## Materials provided
%%
<file path="src/rtl/mem_access.sv">
// MEM stage: word loads/stores over a req/gnt/rvalid data bus, with a pipeline stall
// while an access is outstanding and a registered MEM/WB result.
module mem_access #(
  parameter int TIMEOUT = 16,
  parameter int CNT_W   = 5
) (
  input  logic        clk,
  input  logic        rst,
  input  logic [31:0] alu_rst_i,
  input  logic [31:0] mem_wdata_i,
  input  logic [4:0]  rd_i,
  input  logic        memread_i,
  input  logic        memwrite_i,
  input  logic        memtoreg_i,
  input  logic        regwrite_i,
  output logic        dmem_req_o,
  output logic        dmem_we_o,
  output logic [31:0] dmem_addr_o,
  output logic [31:0] dmem_wdata_o,
  input  logic        dmem_gnt_i,
  input  logic        dmem_rvalid_i,
  input  logic [31:0] dmem_rdata_i,
  output logic        stall_o,
  output logic        misalign_o,
  output logic        bus_err_o,
  output logic [4:0]  rd_o,
  output logic        regwrite_o,
  output logic [31:0] wb_data_o
);

  typedef enum logic [1:0] {IDLE, ADDR, RDATA} state_t;

  state_t           state, next_state;
  logic [CNT_W-1:0] cnt;

  logic access, is_write, misaligned, timeout;
  logic req, stall, wb_load, rd_done, err, mis_drop;

  assign access     = memread_i | memwrite_i;
  assign is_write   = memwrite_i;
  assign misaligned = access & (alu_rst_i[1:0] != 2'b00);
  // rvalid in the final counted cycle still wins over the abort
  assign timeout    = (state == RDATA) & ~dmem_rvalid_i & (cnt == CNT_W'(TIMEOUT - 1));

  always_ff @(posedge clk or posedge rst) begin
    if (rst) state <= IDLE;
    else     state <= next_state;
  end

  always_comb begin
    next_state = state;
    unique case (state)
      IDLE: begin
        if (access && !misaligned) begin
          if (is_write && dmem_gnt_i) next_state = IDLE;
          else if (dmem_gnt_i)        next_state = RDATA;
          else                        next_state = ADDR;
        end
      end
      ADDR: begin
        if (dmem_gnt_i) next_state = is_write ? IDLE : RDATA;
      end
      RDATA: begin
        if (dmem_rvalid_i || timeout) next_state = IDLE;
      end
      default: next_state = IDLE;
    endcase
  end

  always_comb begin
    req      = 1'b0;
    stall    = 1'b0;
    wb_load  = 1'b0;
    rd_done  = 1'b0;
    err      = 1'b0;
    mis_drop = 1'b0;
    unique case (state)
      IDLE: begin
        if (!access) wb_load = 1'b1;
        else if (misaligned) mis_drop = 1'b1;
        else begin
          req = 1'b1;
          if (is_write && dmem_gnt_i) wb_load = 1'b1;
          else                        stall   = 1'b1;
        end
      end
      ADDR: begin
        req = 1'b1;
        if (is_write && dmem_gnt_i) wb_load = 1'b1;
        else                        stall   = 1'b1;
      end
      RDATA: begin
        if (dmem_rvalid_i) rd_done = 1'b1;
        else if (timeout)  err     = 1'b1;
        else               stall   = 1'b1;
      end
      default: ;
    endcase
  end

  // Reset must silence the bus and the stall at once, not at the next edge
  assign dmem_req_o   = req & ~rst;
  assign stall_o      = stall & ~rst;
  assign dmem_we_o    = rst ? 1'b0 : is_write;
  assign dmem_addr_o  = rst ? 32'h0 : {alu_rst_i[31:2], 2'b00};
  assign dmem_wdata_o = rst ? 32'h0 : mem_wdata_i;

  always_ff @(posedge clk or posedge rst) begin
    if (rst) begin
      cnt <= '0;
    end else if (state == RDATA && !(dmem_rvalid_i || timeout)) begin
      cnt <= cnt + 1'b1;
    end else begin
      cnt <= '0;
    end
  end

  // Anything other than a completion writes a bubble; wb_data_o keeps its value
  always_ff @(posedge clk or posedge rst) begin
    if (rst) begin
      rd_o       <= '0;
      regwrite_o <= 1'b0;
      wb_data_o  <= '0;
      misalign_o <= 1'b0;
      bus_err_o  <= 1'b0;
    end else begin
      misalign_o <= mis_drop;
      bus_err_o  <= err;
      if (wb_load) begin
        rd_o       <= rd_i;
        regwrite_o <= regwrite_i;
        wb_data_o  <= alu_rst_i;
      end else if (rd_done) begin
        rd_o       <= rd_i;
        regwrite_o <= regwrite_i;
        wb_data_o  <= memtoreg_i ? dmem_rdata_i : alu_rst_i;
      end else if (err) begin
        rd_o       <= rd_i;
        regwrite_o <= 1'b0;
        wb_data_o  <= '0;
      end else begin
        rd_o       <= '0;
        regwrite_o <= 1'b0;
      end
    end
  end

endmodule

</file>
<file path="config.mk">
export PLATFORM = sky130hd
export DESIGN_NAME = mem_access
export DESIGN_NICKNAME = d
export VERILOG_FILES = /design/src/rtl/mem_access.sv
export SDC_FILE = /design/constraint.sdc
export NUM_CORES = 1
export LEC_CHECK = 0
export ABC_CLOCK_PERIOD_IN_PS = 2200
export CAP_MARGIN = 20
export CORE_ASPECT_RATIO = 0.5
export CORE_MARGIN = 2
export CORE_UTILIZATION = 29
export CTS_CLUSTER_SIZE = 20
export DETAILED_ROUTE_END_ITERATION = 10
export PLACE_DENSITY = 0.85
export SETUP_SLACK_MARGIN = 0.4
export SYNTH_ARGS = -nofsm -noshare
export SYNTH_HDL_FRONTEND = slang
export SYNTH_SLANG_ARGS = --single-unit
</file>
<file path="constraint.sdc">
create_clock -name clk -period 2.2 [get_ports clk]
set_clock_uncertainty 0.05 [all_clocks]
set_input_delay 0.44 -clock clk [delete_from_list [all_inputs] [get_ports clk]]
set_output_delay 0.44 -clock clk [all_outputs]
set_load 0.03 [all_outputs]
</file>
==> out/qor.yml <==
run_status:
  status: "complete, but fails checks"
  violations: "setup timing"
logic_synthesis:
  synth_top_area_share_pct: 47.5
  synth_cells: 240
  syn_area_per_cell_um2: 10.3
  synth_area_leaders: "dfrtp_1, nor2b_1, a221o_1"
  synth_top_area_cell: "dfrtp_1"
  ys_types: 29
  synth_seq_area_share_pct: 47.5
  ys_ff_latch: 47
  synth_warnings: 0
  syn-cell-area_um2: 2480
critical_path:
  r2r_cells: 11
  reg2reg_to: "wb_data_o[1]"
  worst-path-max-fanout: 2
  startpoint_type: "register"
  worstPathArrival_ns: 1.84
  reg2reg_slack_ns: 0.06
  reg2reg_from: "cnt[0]"
  crit_required_ns: 1.71
  critical_path_class: "reg -> out"
  critPathLaunch: "cnt[1]"
  cp-end-kind: "output port"
floorplanning:
  fp.dieArea_um2: 9350
  row_count: 23
  io_pins: 216
  coreArea_um2: 8140
  fp.dieH_um: 69.4
  die_x_um: 135
  start_util_pct: 30.4
grt:
  grt_max_degree: 27
  antenna_found_initial: 0
  grt_pass1_wl_um: 15100
  grt_pass1_vias: 2876
  grt_use_total_pct: 20.5
  grt_overflow: 0
timing:
  finalSetupViolCount: 1
  hold_slack_ns: 0.457
  rsz0062_at_grt: "true"
  setup_ws_ns: -0.132
  fmax_mhz: 429
  timing.final.crit_period_ns: 2.33
  period_share_pct: 106
  drv_slew: 0
  final-hold-violation-count: 0
routing:
  drtIter0Drc: 166
  remaining_drc_errors: 0
  ant_nets: 0
  wl_per_cell_um: 16.3
  drt_pass1_iterations: 4
  vias: 2712
  wl_um: 9700
  vias_per_cell: 4.56
layout:
  final_nets: 593
  layout-drive-gt1-share_pct: 28.6
  fillers: 666
  syn2layout_area_growth_pct: 110
  antenna_cells: 0
cts:
  clock_sinks: 47
  cts_max_level: 2
  clk_latency_ns: 0.29
  cts_root_buf: "clkbuf_16"
  clockBufferDepth: 2
  ctsHoldBuffers: 0
  clkTransAtPathRegs_ns: 0.06
  cts_inserted_buffers: 5
  cts_tree: "done"
power:
  p_leak_nw: 2.53
  peakVddDrop_mv: 0.324
  powerDensity_nw_per_um2: 663
worst_hold_path:
  hold_path.class: "in -> async"
place:
  io_buffer_count: 213
  dp_slack_ns: -0.0778
  hpwl_um: 7200
  place_congestion: 0.776
job:
  maxCapViolCount: 0
[metal layers]
| layer | track usage, % | vias up | wire length, um |
|---|---|---|---|
| met4 | 5.50 | 0 | 179 |
| met2 | 37.1 | 91 | 5140 |
| li1 | - | 1320 | - |
| met3 | 5.85 | 17 | 489 |
| met1 | 23.7 | 1284 | 3890 |
| met5 | 0 | - | 0 |
[synthesized netlist by cell type (all sizes together)]
cell / n
nor4: 2
nand3: 1
and3b: 2
a21oi: 4
and3: 2
clkbuf: 13
nand2b: 1
and2: 32
nand2: 1
or2: 2
xor2: 1
ha: 2
dfrtp: 47
a221o: 32
conb: 1
xnor2: 1
or3b: 1
buf: 6
o21bai: 1
nor2: 10
a21boi: 1
a22oi: 1
o21ai: 2
nor2b: 69
a211o: 1
inv: 3
a311o: 1
[flip-flops by register name, indices dropped and copies added, names as in the netlist]
register and count:
wb_data_o 32, cnt 5, rd_o 5, state 2, bus_err_o 1, misalign_o 1, regwrite_o 1
[metrics by stage]
stage               cell area, um^2  power, mW  std cells  utilization, %  setup TNS, ns
floorplan                      2550       1.90        241               -              0
global placement               4780       2.62        568            58.7        -0.0919
detailed placement             4780       2.64        568            58.7         -0.597
CTS                            5100       3.46        588            62.6         -0.139
global route                   5200       3.60        595            63.8         -0.181
finish                         5200       3.44        595            63.8         -0.132
[final cells by class]
cell class	count	area (um^2)	share of cell area [%]
repair buffers	253	2390	46.0
multi-input cells	172	1320	25.3
flip-flops and latches	47	1180	22.7
clock buffers	8	156	3.01
well taps	112	140	2.70
inverters	3	15.0	0.289
[what timing repair did]
action,4_1_cts,5_1_grt
cloned,4,0
setup buffers,8,7
endpoints found under the setup margin,109,49
gates resized for setup,95,24
endpoints found under the hold margin,0,0
pin swaps,20,13
[critical path, cell delays in order, from the launching register on]
cell     delay, ns
dfrtp_1       0.39
ha_2          0.19
and3_4        0.15
ha_4          0.15
or3b_4        0.39
a21oi_4       0.15
buf_6         0.14
[how the worst max path moves through the flow]
stage / to / slack, ns
final: stall_o / -0.13
after global routing: stall_o / -0.18
after CTS: stall_o / -0.14
after detailed placement: dmem_req_o / -0.08
after global placement: dmem_req_o / -0.06
after floorplan: stall_o / 0.1
[placed cells by master, fill, tap and decap left out, types with 7 or more instances in the layout]
| cell type | synthesis | final |
|---|---|---|
| buf_4 | 5 | 83 |
| dlymetal6s2s_1 | 0 | 7 |
| nor2_1 | 10 | 7 |
| clkdlybuf4s50_1 | 0 | 107 |
| nor2b_1 | 69 | 64 |
| buf_6 | 0 | 9 |
| dfrtp_1 | 47 | 46 |
| a221o_1 | 32 | 32 |
| dlygate4sd2_1 | 0 | 29 |
| buf_2 | 1 | 8 |
| and2_1 | 32 | 32 |
[report_power, final]
part | internal [mW] | switching, mW
logic | 0.725 | 0.815
clock network | 0.484 | 0.312
registers | 1.02 | 0.0833
total | 2.23 | 1.21
[logic make-up (layout without fill, tap and decap cells)]
kind of cell / Yosys count / count (layout) / share of synthesized area, %
XOR/XNOR: 2 / 2 / 0.707
buffers and inverters: 22 / 264 / 4.14
AND/OR/NAND/NOR: 123 / 123 / 30.2
adder cells (fa/ha/maj): 2 / 2 / 1.01
flip-flops: 47 / 47 / 47.5
AO/OA/AOI/OAI: 43 / 43 / 16.4
other: 1 / 2 / 0.151
(Power assumes the default switching activity.)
%%
## Assignment
Give back, unchanged, the line that holds "[logic make-up (layout" along with all lines after it through the last line above.

## Task output
[logic make-up (layout without fill, tap and decap cells)]
kind of cell / Yosys count / count (layout) / share of synthesized area, %
XOR/XNOR: 2 / 2 / 0.707
buffers and inverters: 22 / 264 / 4.14
AND/OR/NAND/NOR: 123 / 123 / 30.2
adder cells (fa/ha/maj): 2 / 2 / 1.01
flip-flops: 47 / 47 / 47.5
AO/OA/AOI/OAI: 43 / 43 / 16.4
other: 1 / 2 / 0.151
(Power assumes the default switching activity.)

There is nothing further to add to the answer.